The following environment variables can be configured for the Lambda function:

• AWS_LAMBDA_LOG_LEVEL: Sets the log level for AWS Lambda logs (e.g., INFO, DEBUG). Default is INFO.
• ANTHROPIC_VERSION: Specifies the version of the Anthropic model to be used. Default is bedrock-2023-05-31.
• BEDROCK_MODEL_ID: The ID of the Amazon Bedrock model to use. Default is anthropic.claude-3-sonnet-20240229-v1:0.
• BEDROCK_REGION: The AWS region where the Bedrock model is deployed. Default is us-east-1.
• BEDROCK_MAX_TOKENS: The maximum number of tokens to be used by the Bedrock model. Default is 4000.
• METRIC_ROUNDING_PRECISION_FOR_BEDROCK: The precision for rounding metrics before sending to Bedrock. Default is 3.
• POWERTOOLS_LOG_LEVEL: Sets the log level for AWS Lambda Powertools logs (e.g., INFO, DEBUG).

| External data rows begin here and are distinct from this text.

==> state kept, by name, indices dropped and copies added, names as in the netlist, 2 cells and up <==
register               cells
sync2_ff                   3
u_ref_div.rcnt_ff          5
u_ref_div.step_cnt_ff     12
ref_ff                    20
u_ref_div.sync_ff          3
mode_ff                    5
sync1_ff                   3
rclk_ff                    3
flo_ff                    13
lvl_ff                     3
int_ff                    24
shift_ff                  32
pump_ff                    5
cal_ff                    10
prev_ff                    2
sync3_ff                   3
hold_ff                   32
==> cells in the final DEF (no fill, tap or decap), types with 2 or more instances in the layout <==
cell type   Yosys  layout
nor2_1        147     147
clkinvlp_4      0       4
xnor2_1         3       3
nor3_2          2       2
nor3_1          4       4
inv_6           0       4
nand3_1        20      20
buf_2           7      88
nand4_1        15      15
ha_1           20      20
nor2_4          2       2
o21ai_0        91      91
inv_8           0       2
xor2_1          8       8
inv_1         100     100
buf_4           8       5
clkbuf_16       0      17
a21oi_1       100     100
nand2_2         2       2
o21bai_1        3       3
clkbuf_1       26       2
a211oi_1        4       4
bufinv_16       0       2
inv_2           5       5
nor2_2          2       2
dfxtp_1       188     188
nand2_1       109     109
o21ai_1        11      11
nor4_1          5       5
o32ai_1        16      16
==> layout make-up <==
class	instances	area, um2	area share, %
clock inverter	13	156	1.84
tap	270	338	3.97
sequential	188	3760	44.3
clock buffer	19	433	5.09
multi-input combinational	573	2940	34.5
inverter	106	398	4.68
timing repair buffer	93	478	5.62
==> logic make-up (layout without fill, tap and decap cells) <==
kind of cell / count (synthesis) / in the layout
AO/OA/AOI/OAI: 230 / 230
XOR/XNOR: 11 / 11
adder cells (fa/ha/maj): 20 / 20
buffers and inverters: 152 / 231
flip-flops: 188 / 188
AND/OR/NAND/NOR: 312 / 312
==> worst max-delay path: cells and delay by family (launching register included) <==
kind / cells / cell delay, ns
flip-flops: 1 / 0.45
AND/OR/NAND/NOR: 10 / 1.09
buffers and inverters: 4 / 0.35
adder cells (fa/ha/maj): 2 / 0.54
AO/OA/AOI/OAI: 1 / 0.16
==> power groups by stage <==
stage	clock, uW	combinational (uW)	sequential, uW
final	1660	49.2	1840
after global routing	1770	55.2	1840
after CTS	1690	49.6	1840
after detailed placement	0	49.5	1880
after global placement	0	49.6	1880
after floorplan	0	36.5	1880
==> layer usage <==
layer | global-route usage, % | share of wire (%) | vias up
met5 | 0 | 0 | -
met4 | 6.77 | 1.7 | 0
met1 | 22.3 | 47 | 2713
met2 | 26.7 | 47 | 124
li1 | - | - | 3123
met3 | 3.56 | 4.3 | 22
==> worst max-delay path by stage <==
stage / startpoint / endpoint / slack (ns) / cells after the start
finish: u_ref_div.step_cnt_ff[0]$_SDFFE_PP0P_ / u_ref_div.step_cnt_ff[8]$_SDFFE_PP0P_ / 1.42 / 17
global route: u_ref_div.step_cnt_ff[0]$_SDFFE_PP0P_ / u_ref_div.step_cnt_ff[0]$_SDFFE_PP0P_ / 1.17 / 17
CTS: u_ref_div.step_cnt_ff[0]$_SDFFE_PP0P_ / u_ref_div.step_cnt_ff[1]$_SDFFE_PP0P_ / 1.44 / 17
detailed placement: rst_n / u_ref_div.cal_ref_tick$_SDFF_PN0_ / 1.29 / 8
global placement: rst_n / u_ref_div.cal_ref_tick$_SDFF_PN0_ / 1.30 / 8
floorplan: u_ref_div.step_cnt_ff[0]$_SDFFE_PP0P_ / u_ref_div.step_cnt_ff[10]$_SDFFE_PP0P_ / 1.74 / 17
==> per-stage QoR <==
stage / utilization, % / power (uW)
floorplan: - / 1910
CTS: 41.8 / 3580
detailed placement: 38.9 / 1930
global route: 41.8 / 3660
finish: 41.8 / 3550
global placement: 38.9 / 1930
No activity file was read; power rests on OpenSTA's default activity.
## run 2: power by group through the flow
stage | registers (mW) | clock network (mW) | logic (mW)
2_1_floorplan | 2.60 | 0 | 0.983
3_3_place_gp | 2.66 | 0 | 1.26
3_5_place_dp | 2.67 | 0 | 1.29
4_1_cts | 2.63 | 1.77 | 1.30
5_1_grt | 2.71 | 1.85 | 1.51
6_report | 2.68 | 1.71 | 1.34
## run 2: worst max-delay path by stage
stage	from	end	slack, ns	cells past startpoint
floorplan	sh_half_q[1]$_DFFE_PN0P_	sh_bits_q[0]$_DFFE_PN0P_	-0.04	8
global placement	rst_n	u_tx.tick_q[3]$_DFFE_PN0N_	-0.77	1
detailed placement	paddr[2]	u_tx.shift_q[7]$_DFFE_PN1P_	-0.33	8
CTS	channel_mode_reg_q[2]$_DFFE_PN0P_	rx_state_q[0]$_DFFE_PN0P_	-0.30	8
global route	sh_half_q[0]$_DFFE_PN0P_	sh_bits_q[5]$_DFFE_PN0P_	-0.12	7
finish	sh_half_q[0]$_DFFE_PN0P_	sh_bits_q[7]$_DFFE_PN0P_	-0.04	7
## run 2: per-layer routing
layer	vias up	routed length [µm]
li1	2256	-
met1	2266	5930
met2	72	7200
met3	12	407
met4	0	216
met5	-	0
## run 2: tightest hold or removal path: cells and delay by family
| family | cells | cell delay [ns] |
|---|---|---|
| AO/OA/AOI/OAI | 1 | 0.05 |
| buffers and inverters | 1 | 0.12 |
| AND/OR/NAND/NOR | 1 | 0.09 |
==> src/rtl/sd_adc_ctrl_pkg.sv <==
/*
  Constants, field layout, timing and state types for the sigma-delta converter
  sequencer and its serial register port.
  Assumes a single 25 MHz core clock; the converter timing is scaled from the
  nominal fast core clock frequency.
*/
package sd_adc_ctrl_pkg;

  // Clock figures
  localparam longint CLK_HZ = 25_000_000;
  localparam longint FAST_CORE_CLOCK_HZ = 4_915_200;
  localparam longint WORD_RATE_DIV = 448;

  // Decimation ratio per rate code
  localparam int unsigned DECIM_RATIO [8] = '{1096, 274, 220, 183, 55, 46, 27, 23};

  // Core clocks per conversion cycle
  function automatic logic [31:0] cyclesFor(input int unsigned ratio);
    longint c;
    c = (WORD_RATE_DIV * longint'(ratio) * CLK_HZ) / FAST_CORE_CLOCK_HZ;
    if (c < 1)
    begin
      c = 1;
    end
    return c[31:0];
  endfunction

  localparam logic [31:0] CONV_CYCLES_DEF [8] = '{
    cyclesFor(DECIM_RATIO[0]), cyclesFor(DECIM_RATIO[1]), cyclesFor(DECIM_RATIO[2]), cyclesFor(DECIM_RATIO[3]),
    cyclesFor(DECIM_RATIO[4]), cyclesFor(DECIM_RATIO[5]), cyclesFor(DECIM_RATIO[6]), cyclesFor(DECIM_RATIO[7])};

  // Index of the last conversion cycle before a valid result or end of a calibration phase
  localparam logic [1:0] LAST_SETTLE_CYCLE = 2'h3;

  // converter_config fields
  localparam int CFG_POWER = 15;
  localparam int CFG_GO = 14;
  localparam int CFG_BIPOLAR = 13;
  localparam int CFG_POLARITY = 12;
  localparam int CFG_CONTINUOUS_EN = 11;
  localparam int CFG_REF = 10;
  localparam int CFG_GAIN_LSB = 8;
  localparam int CFG_RATE_LSB = 5;
  localparam int CFG_MODE_LSB = 2;
  localparam logic [15:0] CFG_WRITE_MASK = 16'hFFFC;
  localparam logic [15:0] CFG_RESET = 16'h0000;
  localparam logic [7:0] MUX_RESET = 8'h00;
  localparam logic [15:0] DATA_RESET = 16'h0000;

  // Serial command byte
  localparam logic [4:0] ADDR_CONFIG = 5'h00;
  localparam logic [4:0] ADDR_SELECT = 5'h01;
  localparam logic [4:0] ADDR_DATA = 5'h02;
  localparam logic [5:0] CMD_LAST_BIT = 6'h07;
  localparam logic [5:0] CFG_LAST_BIT = 6'h17;
  localparam logic [5:0] SEL_LAST_BIT = 6'h0F;
  localparam logic [5:0] BIT_CNT_MAX = 6'h3F;

  // Input selection code for an open switch
  localparam logic [3:0] INPUT_OPEN = 4'hF;

  // Mode codes
  localparam logic [2:0] MODE_SYS_OFFSET = 3'h1;
  localparam logic [2:0] MODE_SYS_GAIN = 3'h2;
  localparam logic [2:0] MODE_SELF_OFFSET = 3'h5;
  localparam logic [2:0] MODE_SELF_GAIN = 3'h6;
  localparam logic [2:0] MODE_SELF_BOTH = 3'h7;
  localparam logic [2:0] MODE_NORMAL = 3'h0;

  typedef enum logic [1:0] {SEQ_IDLE, SEQ_CONV, SEQ_CAL_OFF, SEQ_CAL_GAIN} seq_e;

endpackage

Default is INFO.
• POWERTOOLS_LOGGER_LOG_EVENT: Enables logging of the full event in Lambda Powertools logs. Default is True.
• POWERTOOLS_SERVICE_NAME: The name of the service to be used in Lambda Powertools. Default is Alarm.
• POWERTOOLS_TRACER_CAPTURE_RESPONSE: Controls whether to capture the response in tracing. Default is False.
• RECIPIENT: The email address to receive notifications.
• SENDER: The sender's email address for notifications.
• USE_BEDROCK: Enables or disables the use of Amazon Bedrock for generative AI. Default is True.

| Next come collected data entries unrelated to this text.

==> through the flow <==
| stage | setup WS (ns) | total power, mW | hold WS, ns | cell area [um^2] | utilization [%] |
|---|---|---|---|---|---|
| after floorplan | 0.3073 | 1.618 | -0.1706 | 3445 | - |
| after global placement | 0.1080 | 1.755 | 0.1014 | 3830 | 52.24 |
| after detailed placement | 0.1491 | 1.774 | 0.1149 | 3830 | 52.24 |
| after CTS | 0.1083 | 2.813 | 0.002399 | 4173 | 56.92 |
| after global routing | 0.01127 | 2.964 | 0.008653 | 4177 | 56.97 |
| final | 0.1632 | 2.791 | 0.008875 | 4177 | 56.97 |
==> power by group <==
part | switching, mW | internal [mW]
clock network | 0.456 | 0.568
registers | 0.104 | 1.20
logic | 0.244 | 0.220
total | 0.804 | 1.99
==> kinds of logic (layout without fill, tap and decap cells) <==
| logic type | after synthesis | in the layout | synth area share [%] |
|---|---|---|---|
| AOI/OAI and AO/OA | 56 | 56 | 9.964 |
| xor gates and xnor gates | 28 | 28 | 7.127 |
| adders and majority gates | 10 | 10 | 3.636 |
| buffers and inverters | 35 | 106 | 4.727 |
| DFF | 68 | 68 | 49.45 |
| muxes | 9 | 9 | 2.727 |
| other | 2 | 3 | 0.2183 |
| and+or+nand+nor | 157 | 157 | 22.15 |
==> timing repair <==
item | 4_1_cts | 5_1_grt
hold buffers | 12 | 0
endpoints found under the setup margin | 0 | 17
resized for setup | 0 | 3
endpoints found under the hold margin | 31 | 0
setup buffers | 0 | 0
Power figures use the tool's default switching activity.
**config.mk**
```make
export PLATFORM = sky130hd
export DESIGN_NAME = flash_rewrite_protect_control
export DESIGN_NICKNAME = d
export VERILOG_FILES = /design/src/flash_protect_pkg.sv /design/src/flash_rewrite_protect_control.sv
export VERILOG_INCLUDE_DIRS = /design/src
export SDC_FILE = /design/constraint.sdc
export NUM_CORES = 1
export LEC_CHECK = 0
export BUFFER_PORTS_ARGS = -buffer_cell sky130_fd_sc_hd__buf_2
export CORE_MARGIN = 8
export CORE_UTILIZATION = 44
export DETAILED_ROUTE_END_ITERATION = 10
export GPL_TIMING_DRIVEN = 0
export PLACE_DENSITY = 0.85
export SETUP_SLACK_MARGIN = 0.05
export SLEW_MARGIN = 0
export SYNTH_ARGS = -nofsm -noshare
export SYNTH_HDL_FRONTEND = slang
export SYNTH_SLANG_ARGS = --single-unit
```
**constraint.sdc**
```tcl
create_clock -name pclk -period 4.5 [get_ports pclk]
set_input_delay 0.45 -clock pclk [delete_from_list [all_inputs] [get_ports pclk]]
set_output_delay 0.45 -clock pclk [all_outputs]
set_load 0.01 [all_outputs]
```
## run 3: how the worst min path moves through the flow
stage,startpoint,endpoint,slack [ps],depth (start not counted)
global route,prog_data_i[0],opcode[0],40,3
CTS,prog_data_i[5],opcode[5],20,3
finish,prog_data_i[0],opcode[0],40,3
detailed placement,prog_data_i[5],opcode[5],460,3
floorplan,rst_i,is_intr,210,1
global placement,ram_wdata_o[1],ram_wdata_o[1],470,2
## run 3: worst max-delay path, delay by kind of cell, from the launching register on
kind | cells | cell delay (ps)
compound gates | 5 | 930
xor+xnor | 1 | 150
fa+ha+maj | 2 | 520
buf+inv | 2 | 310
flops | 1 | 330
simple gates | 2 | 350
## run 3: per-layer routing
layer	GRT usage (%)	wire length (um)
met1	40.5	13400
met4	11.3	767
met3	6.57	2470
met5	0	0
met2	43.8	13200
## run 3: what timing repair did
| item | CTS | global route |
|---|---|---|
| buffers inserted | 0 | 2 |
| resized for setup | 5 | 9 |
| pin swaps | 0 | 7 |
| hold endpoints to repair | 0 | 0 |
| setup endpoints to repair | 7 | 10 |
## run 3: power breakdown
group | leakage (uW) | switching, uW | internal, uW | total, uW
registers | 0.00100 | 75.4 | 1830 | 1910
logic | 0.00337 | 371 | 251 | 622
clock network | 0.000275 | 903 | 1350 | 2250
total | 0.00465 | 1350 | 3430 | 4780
===== src/include/dsr_cfg.svh =====
// Named constants for the device-select reset and port-state block.
`ifndef DSR_CFG_SVH
`define DSR_CFG_SVH

// =====================================================================
// Port direction encodings
`define DSR_DIR_INPUT   1'h0
`define DSR_DIR_OUTPUT  1'h1

// =====================================================================
// Port function encodings
`define DSR_MODE_PORT   1'h0
`define DSR_MODE_ALT    1'h1

// =====================================================================
// Reset values
`define DSR_BIT_CLR     1'h0
`define DSR_BIT_SET     1'h1
`define DSR_OE_N_OFF    1'h1

// =====================================================================
// Synchroniser to output latencies in clock cycles
`define DSR_EDGE_LAT    2
`define DSR_IRQ_LAT     3

`endif


===== src/include/dsr_pkg.sv =====
// Types shared by the device-select reset and port-state block.
package dsr_pkg;

  // ===================================================================
  // Software view of the general-purpose port bit.
  typedef struct packed {
    logic alt;   // Alternate function when set, plain port when clear.
    logic dir;   // Output when set, input when clear.
    logic out;   // Level driven while the bit is an output.
  } dsr_port_ctl_t;

  // ===================================================================
  // States of the select-pin reset sequencer.
  typedef enum logic [0:0] {
    DSR_IDLE,
    DSR_ARMED
  } dsr_state_t;

endpackage


===== src/design/dsr_top.sv =====
// Device-select pin control, select-pin reset and port bit state logic.
`timescale 1ns/1ps
`include "dsr_cfg.svh"

module dsr_top (
  input  wire logic                   clk_i,
  input  wire logic                   sys_rst_i,
  input  wire logic                   sel_pin_i,
  input  wire logic                   ext_reset_pin_i,
  input  wire logic                   watchdog_stack_fault_reset_i,
  input  wire logic                   timer_set_pulse_i,
  input  wire logic                   clk_stop_exec_i,
  input  wire logic                   clk_resume_i,
  input  wire logic                   pll_sw_enable_i,
  input  wire logic                   port_ctl_wr_i,
  input  wire dsr_pkg::dsr_port_ctl_t port_ctl_wdata_i,
  input  wire logic                   port_bit_zero_pin_i,
  output logic                        pll_enable_o,
  output logic                        sel_reset_o,
  output logic                        sel_irq_o,
  output logic                        clk_stop_o,
  output logic                        port_bit_zero_o,
  output logic                        port_bit_zero_oe_n_o,
  output logic                        port_bit_zero_rd_o,
  output logic                        port_alt_mode_o,
  output logic                        port_dir_o
);
  import dsr_pkg::*;

  // ===================================================================
  // Declarations
  logic          sel_meta_reg;
  logic          sel_sync_reg;
  logic          sel_prev_reg;
  logic          tmr_prev_reg;
  dsr_state_t    state_reg;
  dsr_state_t    state_next;
  dsr_port_ctl_t ctl_reg;
  dsr_port_ctl_t ctl_next;
  logic          stop_reg;
  logic          pll_reg;
  logic          sel_rst_reg;
  logic          irq_reg;
  logic          drv_reg;
  logic          oe_n_reg;
  logic          rd_reg;

  wire logic sel_rise;
  wire logic sel_fall;
  wire logic tmr_rise;
  wire logic hard_rst;
  wire logic fire;
  wire logic ctl_write;
  wire logic stop_next;

  // Rising edge decode of a sampled level against its previous sample.
  function automatic logic edge_up(input logic cur, input logic prev);
    edge_up = cur & ~prev;
  endfunction

  // ===================================================================
  // Select pin synchroniser
  // Only the second stage is looked at, so a slow clean edge on the
  // pin yields exactly one rise or one fall per settled transition.
  always_ff @(posedge clk_i or posedge sys_rst_i) begin
    if (sys_rst_i) begin
      sel_meta_reg <= `DSR_BIT_CLR;
      sel_sync_reg <= `DSR_BIT_CLR;
      sel_prev_reg <= `DSR_BIT_CLR;
      tmr_prev_reg <= `DSR_BIT_CLR;
    end else begin
      sel_meta_reg <= sel_pin_i;
      sel_sync_reg <= sel_meta_reg;
      sel_prev_reg <= sel_sync_reg;
      tmr_prev_reg <= timer_set_pulse_i;
    end
  end

  // Edge and event decode.
  assign sel_rise  = edge_up(sel_sync_reg, sel_prev_reg);
  assign sel_fall  = edge_up(sel_prev_reg, sel_sync_reg);
  assign tmr_rise  = edge_up(timer_set_pulse_i, tmr_prev_reg);
  assign hard_rst  = ext_reset_pin_i | watchdog_stack_fault_reset_i;
  assign fire      = (state_reg == DSR_ARMED) & tmr_rise & sel_sync_reg;

  // ===================================================================
  // Select-pin reset sequencer
  // A rise arms the sequencer; the reset fires on the next rising edge
  // of the timer setting pulse. A fall before that edge disarms it.
  always_comb begin
    state_next = state_reg;
    case (state_reg)
      DSR_IDLE: begin
        if (sel_rise) begin
          state_next = DSR_ARMED;
        end
      end
      DSR_ARMED: begin
        if (fire || sel_fall) begin
          state_next = DSR_IDLE;
        end
      end
      default: begin
        state_next = DSR_IDLE;
      end
    endcase
  end

  // Sequencer state and one-cycle reset and interrupt pulses.
  always_ff @(posedge clk_i or posedge sys_rst_i) begin
    if (sys_rst_i) begin
      state_reg   <= DSR_IDLE;
      sel_rst_reg <= `DSR_BIT_CLR;
      irq_reg     <= `DSR_BIT_CLR;
    end else begin
      state_reg   <= hard_rst ? DSR_IDLE : state_next;
      sel_rst_reg <= fire & ~hard_rst;
      irq_reg     <= sel_fall;
    end
  end

  // ===================================================================
  // PLL gate
  // A low pin level overrides software; the synchronised level is used
  // so the gate and the edge events agree on when the pin moved.
  always_ff @(posedge clk_i or posedge sys_rst_i) begin
    if (sys_rst_i) begin
      pll_reg <= `DSR_BIT_CLR;
    end else begin
      pll_reg <= sel_sync_reg & pll_sw_enable_i;
    end
  end

  // ===================================================================
  // Clock stop flag
  // A stop request in the same cycle as a resume wins over the resume.
  assign stop_next = clk_stop_exec_i | (stop_reg & ~clk_resume_i);

  always_ff @(posedge clk_i or posedge sys_rst_i) begin
    if (sys_rst_i) begin
      stop_reg <= `DSR_BIT_CLR;
    end else begin
      stop_reg <= stop_next & ~hard_rst;
    end
  end

  // ===================================================================
  // Port bit configuration
  // Writes are ignored while the clock is stopped, so the bit keeps
  // its state. The select-pin reset does not touch it at all.
  assign ctl_write = port_ctl_wr_i & ~stop_reg;

  always_comb begin
    ctl_next = ctl_reg;
    if (hard_rst) begin
      ctl_next.dir = `DSR_DIR_INPUT;
      ctl_next.alt = `DSR_MODE_PORT;
    end else if (ctl_write) begin
      ctl_next = port_ctl_wdata_i;
    end
  end

  // Configuration register; power-on puts the bit in port input mode.
  always_ff @(posedge clk_i or posedge sys_rst_i) begin
    if (sys_rst_i) begin
      ctl_reg.dir <= `DSR_DIR_INPUT;
      ctl_reg.alt <= `DSR_MODE_PORT;
      ctl_reg.out <= `DSR_BIT_CLR;
    end else begin
      ctl_reg <= ctl_next;
    end
  end

  // ===================================================================
  // Pin drive and gated input buffer
  // The read path is forced low while stopped so a floating pin makes
  // no switching in the logic behind it.
  always_ff @(posedge clk_i or posedge sys_rst_i) begin
    if (sys_rst_i) begin
      drv_reg  <= `DSR_BIT_CLR;
      oe_n_reg <= `DSR_OE_N_OFF;
      rd_reg   <= `DSR_BIT_CLR;
    end else begin
      drv_reg  <= ctl_next.out;
      oe_n_reg <= ~(ctl_next.dir == `DSR_DIR_OUTPUT);
      rd_reg   <= port_bit_zero_pin_i & ~stop_next;
    end
  end

  // Outputs come straight from flip-flops.
  assign pll_enable_o         = pll_reg;
  assign sel_reset_o          = sel_rst_reg;
  assign sel_irq_o            = irq_reg;
  assign clk_stop_o           = stop_reg;
  assign port_bit_zero_o      = drv_reg;
  assign port_bit_zero_oe_n_o = oe_n_reg;
  assign port_bit_zero_rd_o   = rd_reg;
  assign port_alt_mode_o      = ctl_reg.alt;
  assign port_dir_o           = ctl_reg.dir;
endmodule // dsr_top


===== config.mk =====
export PLATFORM = sky130hd
export DESIGN_NAME = dsr_top
export DESIGN_NICKNAME = d
export VERILOG_FILES = /design/src/include/dsr_pkg.sv /design/src/design/dsr_top.sv
export VERILOG_INCLUDE_DIRS = /design/src /design/src/include
export SDC_FILE = /design/constraint.sdc
export NUM_CORES = 1
export LEC_CHECK = 0
export ABC_AREA = 1
export BUFFER_PORTS_ARGS = -buffer_cell sky130_fd_sc_hd__buf_2
export CELL_PAD_IN_SITES_DETAIL_PLACEMENT = 0
export CELL_PAD_IN_SITES_GLOBAL_PLACEMENT = 1
export CORE_MARGIN = 5
export CORE_UTILIZATION = 37
export CTS_BUF_LIST = sky130_fd_sc_hd__clkbuf_8
export CTS_CLUSTER_SIZE = 28
export DETAILED_ROUTE_END_ITERATION = 12
export PLACE_DENSITY_LB_ADDON = 0.1
export SYNTH_ARGS = -nofsm -noshare
export SYNTH_HDL_FRONTEND = slang
export SYNTH_SLANG_ARGS = --single-unit

===== constraint.sdc =====
create_clock -name clk_i -period 1.4 [get_ports clk_i]
set_clock_uncertainty 0.05 [all_clocks]
set_input_delay 0.21 -clock clk_i [delete_from_list [all_inputs] [get_ports clk_i]]
set_output_delay 0.21 -clock clk_i [all_outputs]
set_load 0.005 [all_outputs]

After elaboration in Yosys (flattened, before gate mapping). Cells that the tools add are included.

Output and inout port bits: 9. Register bits: 14. Input bits: 14. Logic and storage cells: 45.

Muxes and demuxes: 6. Bitwise gates (word level): 22. Reduce and logical (&&, ||, !) cells: 3.

Operators by type and width (count): AND 1 bit (11); inverter 1 bit (9); 2-to-1 mux 1 bit (3); 2-to-1 mux 3 bit (1); 2-to-1 mux 2 bit (1); OR 1 bit (2); case mux 1 bit (2 select lines) (1); AND reduction 2 bit (1); nonzero test 2 bit (1); logical OR 1 bit (1).

Longest topological paths before layout. Gate-level depths: netlist (run 1).

Depth in word-level cells: 8. Mapped depth: 5. Gate-level depth less buffers: 5.

Worst setup path after synthesis (run 1). Ideal clock, no wire load.

Path kind: reg-to-reg. Start point: register stop_reg, in the netlist clk_stop_o. End point: register ctl_reg (netlist bit port_alt_mode_o). Setup time: 65 ps. Cell stages (with the launch flop): 6. Data required time: 1285 ps. Period minus slack after synthesis: 852 ps. Setup slack: 548 ps. Arrival: 737 ps. Path buffers: 0. Cells stage by stage: dfrtp_1 -> inv_2 -> nand2_2 -> nor2_2 -> nand2_1 -> nand2_1.

Word-level cells in the longest chain between the ends: 3.

RTL lines: from (decl) (line dsr_top.sv:40) `logic stop_reg;`; from (signal assigned) (line dsr_top.sv:141) `` stop_reg <= `DSR_BIT_CLR; ``; from (signal assigned) (line dsr_top.sv:143) `stop_reg <= stop_next & ~hard_rst;`; inverter 1 bit (line dsr_top.sv:151) `assign ctl_write = port_ctl_wr_i & ~stop_reg;`; AND 1 bit (line dsr_top.sv:151); nonzero test 2 bit (no line); to (signal assigned) (line dsr_top.sv:170) `ctl_reg <= ctl_next;`; to (decl) (line dsr_top.sv:38) `dsr_port_ctl_t ctl_reg;`.

Every way passes these cells. A chain may end at the register's enable or synchronous reset.

Worst setup path in the final report (run 1).
Start point: register oe_n_reg, in the netlist port_bit_zero_oe_n_o. End point: output port port_bit_zero_oe_n_o.

RTL lines: from (decl) (line dsr_top.sv:45) `logic oe_n_reg;`; from (signal assigned) (line dsr_top.sv:181) `` oe_n_reg <= `DSR_OE_N_OFF; ``; from (signal assigned) (line dsr_top.sv:185) `` oe_n_reg <= ~(ctl_next.dir == `DSR_DIR_OUTPUT); ``; to (decl) (line dsr_top.sv:23) `output logic port_bit_zero_oe_n_o,`.

No word-level cell between the ends.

To configure these variables, update the template.yaml file:

Resources:
  AlarmContextFunction:
    Type: AWS::Serverless::Function
      Handler: lambda_function.alarm_handler
      Runtime: python3.12
      Environment:
        Variables:
          AWS_LAMBDA_LOG_LEVEL: INFO
          ANTHROPIC_VERSION: bedrock-2023-05-31
          BEDROCK_MODEL_ID: anthropic.claude-3-sonnet-20240229-v1:0
          BEDROCK_REGION: us-east-1
          BEDROCK_MAX_TOKENS: 4000
          METRIC_ROUNDING_PRECISION_FOR_BEDROCK: 3
          POWERTOOLS_LOG_LEVEL: INFO
          POWERTOOLS_LOGGER_LOG_EVENT: "True"
          POWERTOOLS_SERVICE_NAME: Alarm
          POWERTOOLS_TRACER_CAPTURE_RESPONSE: "False"
          RECIPIENT: alias@domain.com
          SENDER: Name <alias@domain.com>
          USE_BEDROCK: "True"   

• get_log_insights_link(log_group_name, start_time, end_time, query)
  • Generates a CloudWatch Logs Insights query link.
  • Parameters:
    • log_group_name (str): The name of the log group.
    • start_time (str): The start time for the query.
    • end_time (str): The end time for the query.
    • query (str): The Logs Insights query.

• build_dashboard(dashboard_metrics, annotation_time, start, end, region)
  • Builds a dashboard with the specified metrics.
  • Parameters:
    • dashboard_metrics (list): The list of metrics for the dashboard.
    • annotation_time (str): The annotation time for the dashboard.
    • start (str): The start time for the dashboard.
    • end (str): The end time for the dashboard.
    • region (str): The AWS region.

• process_traces(trace_ids, start_time, end_time, region)
  • Processes X-Ray traces and retrieves trace summaries and details.
  • Parameters:
    • trace_ids (list): The list of trace IDs to process.
    • start_time (str): The start time for the trace processing.
    • end_time (str): The end time for the trace processing.
    • region (str): The AWS region.

See CONTRIBUTING for more information.

This library is licensed under the MIT-0 License. See the LICENSE file.